Inspired by the operational success of Ukraine’s unmanned systems, European drone manufacturers are accelerating efforts to integrate artificial intelligence into navigation, targeting, and autonomy.
A key example of this evolution was Ukraine’s covert “Spider Web” drone operation on June 1, which penetrated deep into Russian territory. While much of the focus centered on the drones’ destructive reach, analysts now highlight AI as a quiet force multiplier behind the mission.
According to the Center for Strategic and International Studies (CSIS), AI-enabled tools likely played a critical role in the operation—training FPV (first-person view) drones to identify threats, assess optimal strike points, and continue navigating even in the event of operator disconnection.
This fusion of AI and unmanned systems is fast becoming a trend across Europe. At the recent Drone Summit in Estonia, several Latvian firms showcased new systems with onboard targeting intelligence. Among them, Origin Robotics debuted “Blaze”—an autonomous interceptor drone trained using AI to distinguish between aircraft and engage aerial threats. Once locked onto a target, Blaze launches and intercepts using a kinetic strike.
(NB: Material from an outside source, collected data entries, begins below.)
==> config.mk <==
export PLATFORM = sky130hd
export DESIGN_NAME = display_scheduler
export DESIGN_NICKNAME = d
export VERILOG_FILES = /design/src/rtl/display_scheduler.sv
export SDC_FILE = /design/constraint.sdc
export NUM_CORES = 1
export LEC_CHECK = 0
export ABC_CLOCK_PERIOD_IN_PS = 5400
export CORE_MARGIN = 4
export CORE_UTILIZATION = 30
export CTS_BUF_LIST = sky130_fd_sc_hd__clkbuf_16
export DETAILED_ROUTE_END_ITERATION = 6
export GPL_TIMING_DRIVEN = 0
export SYNTH_ARGS = -nofsm -noshare
export SYNTH_HDL_FRONTEND = slang
export SYNTH_SLANG_ARGS = --single-unit
==> constraint.sdc <==
create_clock -name clk -period 5.4 [get_ports clk]
set_input_delay 0.54 -clock clk [delete_from_list [all_inputs] [get_ports clk]]
set_output_delay 0.54 -clock clk [all_outputs]
set_load 0.01 [all_outputs]
==> src/rtl/display_scheduler.sv <==
// -----------------------------------------------------------------------------
// display_scheduler
//
// Scan controller and arbiter for an 8-digit seven-segment display. The
// persistent base frame is shown by default. A timed overlay frame can take
// over the display for OVL_FRAMES full frames. Overlay switches happen only on
// frame boundaries, and the display then returns to the base frame by itself.
//
// Parameters:
//   SCAN_DIV   clk cycles per digit slot
//   BLANK_CYC  dead-time cycles at the start of each slot (seg_en = 0)
//   OVL_FRAMES overlay duration in full 8-slot frames (0 behaves as 1)
//
// Ports:
//   clk, rst              clock, synchronous active-high reset
//   base_wr/addr/data     base frame buffer write port
//   ovl_wr/addr/data      overlay shadow buffer write port
//   ovl_req / ovl_ack     overlay request / one-cycle acceptance pulse
//   ovl_busy              overlay pending or showing
//   blank                 force the display dark (timing keeps running)
//   seg_en                one-hot digit enable
//   tube1 / tube2         segment codes for digits 0-3 / 4-7
//   frame_tick            one-cycle pulse when slot 0 begins
//   state_dbg             current overlay FSM state (debug observation)
//
// Optional feature macro: DISPLAY_OVL_BLINK_EN
//   When defined, the overlay blinks with a phase that toggles every 32 frames.
// -----------------------------------------------------------------------------
module display_scheduler #(
  parameter int SCAN_DIV   = 100000,
  parameter int BLANK_CYC  = 1000,
  parameter int OVL_FRAMES = 250
) (
  input  logic       clk,
  input  logic       rst,
  input  logic       base_wr,
  input  logic [2:0] base_addr,
  input  logic [7:0] base_data,
  input  logic       ovl_wr,
  input  logic [2:0] ovl_addr,
  input  logic [7:0] ovl_data,
  input  logic       ovl_req,
  output logic       ovl_ack,
  output logic       ovl_busy,
  input  logic       blank,
  output logic [7:0] seg_en,
  output logic [7:0] tube1,
  output logic [7:0] tube2,
  output logic       frame_tick,
  output logic [1:0] state_dbg
);

  typedef enum logic [1:0] {
    ST_BASE = 2'd0,
    ST_PEND = 2'd1,
    ST_SHOW = 2'd2
  } state_e;

  localparam int              DIV_W    = (SCAN_DIV > 1) ? $clog2(SCAN_DIV) : 1;
  localparam logic [DIV_W-1:0] DIV_MAX = DIV_W'(SCAN_DIV - 1);
  localparam logic [DIV_W-1:0] BLANK_V = DIV_W'(BLANK_CYC);
  localparam logic [15:0]     OVL_LOAD = (OVL_FRAMES == 0) ? 16'd1 : 16'(OVL_FRAMES);

  // Scan counters
  logic [DIV_W-1:0] div_q;
  logic [2:0]       slot_q;
  logic             div_wrap;
  logic             boundary;

  // Buffers: base, shadow and active overlay
  logic [7:0] base_q [8];
  logic [7:0] shd_q  [8];
  logic [7:0] act_q  [8];

  // Overlay control
  state_e      state_q;
  logic [15:0] frm_cnt_q;
  logic        ovl_on_q;   // display source is the active-overlay buffer
  logic        accept;
  logic        blink_dark;

  // Output next-state values
  logic [7:0] seg_en_d;
  logic [7:0] tube1_d;
  logic [7:0] tube2_d;
  logic       frame_tick_d;
  logic [7:0] src;
  logic       dark;

  assign div_wrap  = (div_q == DIV_MAX);
  assign boundary  = div_wrap && (slot_q == 3'd7);
  assign state_dbg = state_q;

  // ---------------------------------------------------------------------------
  // Scan counters
  // ---------------------------------------------------------------------------
  always_ff @(posedge clk) begin
    if (rst) begin
      div_q  <= '0;
      slot_q <= 3'd0;
    end else if (div_wrap) begin
      div_q  <= '0;
      slot_q <= slot_q + 3'd1;
    end else begin
      div_q  <= div_q + DIV_W'(1);
    end
  end

  // ---------------------------------------------------------------------------
  // Buffers. The boundary copy reads shd_q before any same-cycle shadow write
  // lands, so a colliding write only affects the next overlay.
  // ---------------------------------------------------------------------------
  always_ff @(posedge clk) begin
    if (rst) begin
      for (int i = 0; i < 8; i++) begin
        base_q[i] <= 8'h00;
        shd_q[i]  <= 8'h00;
        act_q[i]  <= 8'h00;
      end
    end else begin
      if (base_wr) base_q[base_addr] <= base_data;
      if (ovl_wr)  shd_q[ovl_addr]   <= ovl_data;
      if (state_q == ST_PEND && boundary) begin
        for (int i = 0; i < 8; i++) act_q[i] <= shd_q[i];
      end
    end
  end

  // ---------------------------------------------------------------------------
  // Overlay FSM.
  // Handshake: ovl_req is a level sampled every cycle; it is accepted only in
  // BASE or SHOW, and acceptance is signalled by ovl_ack high for exactly the
  // following cycle. Requests seen while PEND are dropped without an ack.
  // ---------------------------------------------------------------------------
  assign accept = ovl_req && (state_q == ST_BASE || state_q == ST_SHOW);

  always_ff @(posedge clk) begin
    if (rst) begin
      state_q   <= ST_BASE;
      frm_cnt_q <= 16'd0;
      ovl_on_q  <= 1'b0;
      ovl_ack   <= 1'b0;
      ovl_busy  <= 1'b0;
    end else begin
      ovl_ack  <= accept;
      // Set together with ack; afterwards it follows the state with one cycle
      // of lag so the fall lines up with the first base slot-0 output.
      ovl_busy <= accept || (state_q != ST_BASE);
      case (state_q)
        ST_BASE: begin
          if (ovl_req) state_q <= ST_PEND;
        end
        ST_PEND: begin
          if (boundary) begin
            state_q   <= ST_SHOW;
            frm_cnt_q <= OVL_LOAD;
            ovl_on_q  <= 1'b1;
          end
        end
        ST_SHOW: begin
          // A retrigger keeps the old overlay visible until the next boundary,
          // unless the old overlay's timer expires on this very boundary.
          if (ovl_req) state_q <= ST_PEND;
          if (boundary) begin
            if (frm_cnt_q == 16'd1) begin
              ovl_on_q <= 1'b0;
              if (!ovl_req) state_q <= ST_BASE;
            end else begin
              frm_cnt_q <= frm_cnt_q - 16'd1;
            end
          end
        end
        default: begin
          state_q  <= ST_BASE;
          ovl_on_q <= 1'b0;
        end
      endcase
    end
  end

  // ---------------------------------------------------------------------------
  // Optional overlay blink
  // ---------------------------------------------------------------------------
`ifdef DISPLAY_OVL_BLINK_EN
  logic [4:0] blink_cnt_q;
  logic       blink_off_q;

  always_ff @(posedge clk) begin
    if (rst) begin
      blink_cnt_q <= 5'd0;
      blink_off_q <= 1'b0;
    end else if (state_q == ST_PEND && boundary) begin
      blink_cnt_q <= 5'd0;
      blink_off_q <= 1'b0;
    end else if (ovl_on_q && boundary) begin
      blink_cnt_q <= blink_cnt_q + 5'd1;
      if (blink_cnt_q == 5'd31) blink_off_q <= ~blink_off_q;
    end
  end

  assign blink_dark = ovl_on_q && blink_off_q;
`else
  assign blink_dark = 1'b0;
`endif

  // ---------------------------------------------------------------------------
  // Output generation, registered below
  // ---------------------------------------------------------------------------
  always_comb begin
    src          = ovl_on_q ? act_q[slot_q] : base_q[slot_q];
    dark         = blank || blink_dark;
    seg_en_d     = 8'h00;
    tube1_d      = 8'h00;
    tube2_d      = 8'h00;
    frame_tick_d = (div_q == '0) && (slot_q == 3'd0);
    if (!dark && (div_q >= BLANK_V)) seg_en_d = 8'h01 << slot_q;
    if (!dark && !slot_q[2]) tube1_d = src;
    if (!dark &&  slot_q[2]) tube2_d = src;
  end

  always_ff @(posedge clk) begin
    if (rst) begin
      seg_en     <= 8'h00;
      tube1      <= 8'h00;
      tube2      <= 8'h00;
      frame_tick <= 1'b0;
    end else begin
      seg_en     <= seg_en_d;
      tube1      <= tube1_d;
      tube2      <= tube2_d;
      frame_tick <= frame_tick_d;
    end
  end

endmodule

Word level (Yosys, flattened, before mapping)
Memory sizes are Yosys's and may differ from the RTL's. A register that Yosys moved wholly into a read port is not among the register bits.
Cells that the tools add are included.
Storage, ports and cells
  flip-flop bits (word level): 66
  bits in writable memories: 192
  bits of input ports: 28
  output and inout bits: 29
  memories kept: 3
Cells by class
  add/subtract/negate cells: 3
  $lt $le $gt $ge: 1
  equal/unequal tests: 9
  shift operators: 1
  multiplexer cells: 44
  bitwise operators: 12
  reductions and logical operators: 24
Memory list
  act_q: words 8, bits a word 8, read ports 1, clocked after memory_dff 1, wr ports 8, RTL line 73  | logic [7:0] act_q [8];
  base_q: words 8, bits a word 8, read ports 1, clocked after memory_dff 1, wr ports 8, RTL line 71  | logic [7:0] base_q [8];
  shd_q: words 8, bits a word 8, read ports 8, clocked after memory_dff 0, wr ports 8, RTL line 72  | logic [7:0] shd_q [8];
Operators with widths (count)
  8-bit two-way mux: 11
  16-bit two-way mux: 3
  16-bit case mux with 2 select lines: 1
  3-bit two-way mux: 6
  17-bit by 1-bit adder with 17-bit output, second input constant: 1
  17-bit equality test, second input constant: 1
  17-bit by 10-bit greater-or-equal comparator with 1-bit output, second input constant: 1
  17-bit logical NOT: 1
  16-bit by 1-bit equality test with 1-bit output, second input constant: 1
  1-bit two-way mux: 16
  8-bit OR reduction: 2
  16-bit by 1-bit subtractor with 16-bit output, second input constant: 1
  2-bit two-way mux: 5
  1-bit bitwise OR: 8
  4-bit AND reduction: 2
  2-bit OR reduction: 4
  1-bit by 3-bit left shift with 8-bit output, first input constant: 1
  1-bit logical AND: 7
  2-bit != test, second input constant: 3
  2-bit case mux with 3 select lines: 1
  1-bit NOT: 4
  2-bit nonzero test: 2
  3-bit by 1-bit adder with 3-bit output, second input constant: 1
  3-bit equality test, second input constant: 1
  8 further kinds: 10

Depth between registers and ports, before layout
Gate-level depths: netlist (run 1).
  word-level depth: 7
  depth in mapped cells: 9

Worst setup path before layout (run 1)
No wires, ideal clock.
  path type: flip-flop to flip-flop
  start: register div_q[0]
  end: memory act_q[0][0] (enable)
  setup time: 508 ps
  arrival: 4479 ps
  required time: 4892 ps
  setup slack: 413 ps
  stages on the path, launching flop included: 7
  path buffers: 1
  path through: dfxtp_1 ha_1 and4_1 and3_1 nand2_1 buf_2 o21ai_1
RTL lines
  start: declaration: RTL line 65  | logic [DIV_W-1:0] div_q;
  start signal: assignment: RTL line 105  | div_q <= div_q + DIV_W'(1);
  end: declaration: RTL line 73

==> results of run 1 <==
-- worst min-delay path, cell delays in order (launching register included) --
cell	delay (ns)
dfxtp_1	0.32
o31ai_1	0.07
a21oi_1	0.06
-- logic make-up after synthesis --
| logic type | count (synthesis) |
|---|---|
| AND/OR/NAND/NOR | 374 |
| flip-flops | 261 |
| AO/OA/AOI/OAI | 48 |
| multiplexers | 42 |
| buffers and inverters | 40 |
| XOR/XNOR | 16 |
| adder cells (fa/ha/maj) | 9 |
-- power groups by stage --
stage          clock network, mW  logic, mW  registers [mW]
3_3_place_gp                   0      0.189            2.31
4_1_cts                     1.85      0.197            2.27
5_1_grt                     1.93      0.211            2.28
3_5_place_dp                   0      0.197            2.31
2_1_floorplan                  0     0.0964            2.30
6_report                    1.80      0.194            2.27
-- synthesized netlist by cell type, drive strengths merged (5+ instances only) --
cell | count | area share, %
dfxtp | 69 | 12
nor3 | 18 | 0.92
nor2 | 36 | 1.2
and3 | 9 | 0.51
or2 | 11 | 0.62
a21oi | 13 | 0.59
xor2 | 5 | 0.40
inv | 11 | 0.37
mux4 | 40 | 8.1
o31ai | 10 | 0.68
buf | 16 | 0.77
xnor2 | 11 | 0.87
nand4 | 5 | 0.28
edfxtp | 192 | 52
nand2 | 14 | 0.48
clkbuf | 13 | 0.44
nand3 | 12 | 0.54
nor2b | 23 | 1.3
nor4 | 10 | 0.68
o21ai | 11 | 0.50
ha | 9 | 1.0
and2 | 200 | 11
or4 | 13 | 0.92
-- metrics by stage --
step,setup slack (ns),area [um^2]
finish,2.63,13100
floorplan,0.413,11100
global route,2.34,13100
CTS,2.62,13100
detailed placement,2.12,12200
global placement,-1.48,12200
-- sequential cells by signal, indices dropped and copies added, names as in the netlist, named ones only --
register	count
frm_cnt_q	16
state_dbg	2
slot_q	3
ovl_busy	1
frame_tick	1
act_q	64
ovl_ack	1
div_q	17
seg_en	8
tube2	8
ovl_on_q	1
base_q	64
tube1	8
shd_q	64
-- area by class of cell --
class | instances | area [um^2]
Fill cell | 3443 | 23400
Inverter | 11 | 41.3
Timing Repair Buffer | 58 | 596
Clock buffer | 29 | 726
Sequential cell | 261 | 7150
Buffer | 29 | 134
Clock inverter | 25 | 151
Tap cell | 468 | 586
Multi-Input combinational cell | 489 | 3750
-- worst max-delay path by stage --
stage	slack, ns	start	cells past startpoint	endpoint
floorplan	0.41	div_q[0]$_SDFF_PP0_	6	act_q[0][0]$_SDFFCE_PN0P_
global placement	-1.48	div_q[0]$_SDFF_PP0_	6	act_q[3][3]$_SDFFCE_PN0P_
detailed placement	2.12	rst	4	base_q[1][6]$_SDFFCE_PN0P_
CTS	2.62	div_q[0]$_SDFF_PP0_	8	act_q[5][6]$_SDFFCE_PN0P_
global route	2.34	div_q[0]$_SDFF_PP0_	8	act_q[5][6]$_SDFFCE_PN0P_
finish	2.63	div_q[0]$_SDFF_PP0_	7	act_q[0][5]$_SDFFCE_PN0P_
-- metal layers --
layer	vias up	track usage [%]	routed length, um
li1	3076	-	-
met1	3080	16.3	10900
met2	137	20.3	11400
met3	37	2.03	1240
met4	0	2.84	478
met5	-	0	0
==> reports/results.txt, run 1 <==
endpoints failing setup = 0
Placer Congestion = 0.796
top_reg_cell synth = edfxtp_1
initial antenna violation count = 0
startpoint types = flop
LEAKAGE = 4.55 nW
worst-case reg-to-reg path depth = 7
vias in the first global route = 6,463
clk_skew = 0.0153 ns
drt first-iter violations = 434
#FFs+latches synth = 261
core footprint = 36,500 um^2
crit share post-route = 51.4%
CTS buffer count = 29
Worst-path clk slew = 0.06 ns
HP Start = frm_cnt_q[8]$_SDFFE_PP0P_
first-pass GRT wire length = 37,500 um
leading cell type in the layout, fill and taps excluded = and2_1
Worst slew margin = 6.77%
# port buffers = 55
io pins = 57
CP max stage delay = 0.47 ns
multiplexer share of the synthesized area = 8.33%
fin. max-slew vios = 0
slew at the pin with the worst max-slew slack = 1.39 ns
worst r2r src = div_q[0]$_SDFF_PP0_
Final Routed Wirelength = 24,000 um
number of diodes = 0
syn avg cell area = 14.0 um^2
Worst path slowest cell = o21ai_4
crit-path max FO = 31
H-tree levels = 1
worst path cell trace = ha_1 > and4_1 > and3_1 > nand2_1 > buf_2 > o21ai_4 > buf_12
Avg WL per Cell = 17.6 um
Sink Count = 261
clk root buf = clkbuf_16
worst-skew pair later-pin latency = 0.54 ns
register area share after synthesis = 64.6%
Synth Area in XOR/XNOR = 1.27%
GRT Total Usage = 12.0%
CP Buf/Inv Count = 2
Synth Warn # = 0
reg2reg setup slack = 2.63 ns
CTS tree = yes
DIE WIDTH = 200 um
switching power = 0.918 mW
die area = 40,000 um^2
# DRC = 0
complex-gate fraction of the synthesized area = 2.78%
Post-CTS Setup Bufs = 0
Hold/Removal Path Class = flop to flop
most frequent cells in the layout = and2_1 (200), edfxtp_1 (192), dfxtp_1 (69)
drt first pass iters = 4
antenna-violating nets left = 0
# rows = 70
crit path time final = 2.77 ns
Sw Ratio = 21.5%
WHS Endpoint = frm_cnt_q[8]$_SDFFE_PP0P_
number of synthesized flops with an enable pin = 192
Setup TNS Final = 0 ns
DR vias = 6,330
Hold-fix buffers, CTS = 0
asr flop ratio synth = 0%
Starting Density = 30.3%
WHS Path Cells = 2
Req. time, crit path = 5.63 ns
cell family with most CP delay = simple AND/OR/NAND/NOR gates
Synth Net Count = 827
RSZ-0062 raised after global routing = false
Power Dens Cells = 325 nW/um^2
Mapped Area = 11,100 um^2
largest family of logic cells by synthesized area = simple AND/OR/NAND/NOR gates
Layout Cells excl Fill = 1,370
Reg power frac = 53.2%
synth-to-layout area growth = 18.7%
Logic pwr share = 4.5%
outcome = finished, final reports clean
Clk pwr share = 42.3%
Hold WS = 0.491 ns
Post-Place Cells = 1,315
Post-Synth Simple-Gate Area = 20.4%
global route overflow = 0
Pint = 3.34 mW
Post-Syn Instances = 790
layout cells sized above 1 = 11.6%
Layout Utilization = 36.0%
Synth Area in Adders = 1.02%
worst path arrival time = 3.00 ns
post-CTS sizing = 0
die extent in y = 200 um
max-cap violations = 0
Max Freq = 0.360 GHz
Final Hold Viols = 0
post-synthesis cell type count = 49
VDD IR max = 220 uV
largest net degree at the start of global routing = 32
Setup crit end kind = flop
FF-to-FF End = act_q[0][5]$_SDFFCE_PN0P_
power after layout = 4.26 mW
detailed placement HPWL = 17,200 um
clock tree buffer depth = 3
Via density = 4.62
WS Path Type = flop to flop
NumNets Final = 916
Power figures use the tool's default switching activity.
==> inputs of run 2 (changes only) <==
ABC_CLOCK_PERIOD_IN_PS = 2500   (was 5400)
clock period = 2.5 ns   (was 5.4 ns; I/O delays follow)
==> run 2 against run 1 <==
Effect of this change: design area increased by 2.4%; routed wire length increased by 2.6%; sequential cell count unchanged; count of clock-buffer cells in the layout increased by 1; critical endpoint is now tube1[2]$_SDFF_PP0_; largest cell class unchanged; highest routed layer unchanged.
==> reports/results.txt, run 2 (synthesized netlist as in run 1, its figures left out) <==
outcome = finished, final reports clean (unchanged)
Placer Congestion = 0.812 (was 0.796)
Setup TNS Final = 0 ns (unchanged)
core footprint = 36,500 um^2 (unchanged)
slew at the pin with the worst max-slew slack = 1.09 ns (was 1.39 ns)
clk_skew = 0.0101 ns (was 0.0153 ns)
WS Path Type = flop to flop (unchanged)
CTS buffer count = 29 (unchanged)
Power Dens Cells = 744 nW/um^2 (was 325 nW/um^2)
Sink Count = 261 (unchanged)
Starting Density = 30.3% (unchanged)
GRT Total Usage = 12.3% (was 12.0%)
crit share post-route = 94.7% (was 51.4%)
# port buffers = 55 (unchanged)
Hold/Removal Path Class = input port to flop (was flop to flop)
antenna-violating nets left = 0 (unchanged)
clock tree buffer depth = 3 (unchanged)
initial antenna violation count = 0 (unchanged)
layout cells sized above 1 = 13.8% (was 11.6%)
clk root buf = clkbuf_16 (unchanged)
drt first pass iters = 5 (was 4)
Worst slew margin = 26.8% (was 6.77%)
crit path time final = 2.37 ns (was 2.77 ns)
global route overflow = 0 (unchanged)
most frequent cells in the layout = and2_1 (200), edfxtp_1 (192), dfxtp_1 (67) (was and2_1 (200), edfxtp_1 (192), dfxtp_1 (69))
Worst-path clk slew = 0.06 ns (about the same)
die extent in y = 200 um (unchanged)
Hold WS = 0.387 ns (was 0.491 ns)
io pins = 57 (unchanged)
startpoint types = flop (unchanged)
LEAKAGE = 4.68 nW (was 4.55 nW)
Setup crit end kind = flop (unchanged)
CTS tree = yes (unchanged)
DR vias = 6,323 (was 6,330)
worst-skew pair later-pin latency = 0.55 ns (was 0.54 ns)
number of diodes = 0 (unchanged)
Avg WL per Cell = 18.0 um (was 17.6 um)
vias in the first global route = 6,528 (was 6,463)
# rows = 70 (unchanged)
crit-path max FO = 10 (was 31)
fin. max-slew vios = 0 (unchanged)
leading cell type in the layout, fill and taps excluded = and2_1 (unchanged)
Via density = 4.61 (was 4.62)
Req. time, crit path = 2.92 ns (was 5.63 ns)
max-cap violations = 0 (unchanged)
detailed placement HPWL = 17,600 um (was 17,200 um)
Final Hold Viols = 0 (unchanged)
DIE WIDTH = 200 um (unchanged)
drt first-iter violations = 360 (was 434)
Final Routed Wirelength = 24,700 um (was 24,000 um)
VDD IR max = 575 uV (was 220 uV)
synth-to-layout area growth = 21.5% (was 18.7%)
RSZ-0062 raised after global routing = false (unchanged)
largest net degree at the start of global routing = 28 (was 32)
die area = 40,000 um^2 (unchanged)
first-pass GRT wire length = 38,500 um (was 37,500 um)
worst path arrival time = 2.79 ns (was 3.00 ns)
endpoints failing setup = 0 (unchanged)
H-tree levels = 1 (unchanged)
Max Freq = 0.422 GHz (was 0.360 GHz)
NumNets Final = 919 (was 916)
# DRC = 0 (unchanged)
top flop regs = act_q: 64 flops, base_q: 64 flops, shd_q: 64 flops (unchanged)
## run 2: per-layer routing
layer / part of all wire [%] / GRT usage, %
met5: 0 / 0
met4: 1.8 / 2.79
met3: 4.0 / 1.78
met2: 48 / 20.4
met1: 47 / 17.2
## run 2: worst max-delay path: stages (launching register included)
cell and delay [ns]:
dfxtp_1 0.31, clkbuf_1 0.31, buf_4 0.32, mux4_2 0.57, mux4_2 0.52, and2_1 0.22
## run 2: final cells by class
class                   instances  area [um^2]
clock inverters                23          305
fillers                      3418        23100
inverters                      11         41.3
flip-flops and latches        261         7150
multi-input cells             489         3810
plain buffers                  29          148
repair buffers                 61          646
well taps                     468          586
clock buffers                  30          751
## run 2: path summary, 6_finish.rpt
kind / start / endpoint / slack, ns / depth (start not counted)
setup / recovery: flop / tube1[2]$_SDFF_PP0_ / 0.13 / 5
hold / removal: ovl_req / ovl_ack$_SDFF_PP0_ / 0.39 / 2
setup reg to reg: flop / tube1[2]$_SDFF_PP0_ / 0.13 / 5
hold reg to reg: div_q[0]$_SDFF_PP0_ / div_q[0]$_SDFF_PP0_ / 0.47 / 1
## run 2: report_power, final
group          internal (mW)  leakage [nW]  switching, mW
sequential              4.84          2.44         0.0597
combinational          0.174          1.70          0.257
clock                   2.91         0.537           1.76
Meanwhile, Finnish defense giant Patria is leading a pan-European consortium on the AI-WASP project (Artificial Intelligence Warfare Adaptive Swarm Platform). Backed by €45 million in European Commission funding, the initiative aims to develop AI-based mission control for swarms of unmanned and optionally manned vehicles. Partner nations include Finland, Sweden, Estonia, Italy, Greece, and Spain.
In the Czech Republic, LPP Holding announced earlier this year that it has supplied AI-guided MTS drones to Ukrainian forces. Designed for GPS-denied environments, these systems leverage visual navigation powered by onboard AI, enabling autonomous flight where satellite guidance is unavailable or jammed.
Germany’s Quantum Systems also entered the spotlight with its Mosaic UXS platform. This modular software ecosystem coordinates drones across land, sea, and air, featuring machine learning-based mission planning, swarm operations, and autonomous tasking of individual drones within a larger operation.
Despite progress, experts caution that AI integration still faces challenges—particularly around data dependency and onboard decision-making.
“The core issue is training data,” explains Samuel Bendett, advisor at the Center for Naval Analyses. “For drones to operate autonomously, especially in targeting, all critical data must reside onboard. That’s a serious hurdle in dynamic battle conditions.”
Ukraine, according to CSIS, is addressing this through the development of compact AI models trained on narrow datasets. These models run on lightweight, cost-effective chips and are retrained using either operational feedback or open-source data, such as publicly available imagery and social media footage.
The momentum is clear: Europe’s defense industry is pivoting rapidly toward AI-enabled autonomous systems. From counter-drone interceptors to battlefield swarm coordination, the integration of onboard intelligence is shaping the next generation of drone warfare.
For Ukrainian and European innovators alike, the future of unmanned systems lies not just in flight range or payload—but in the ability to think.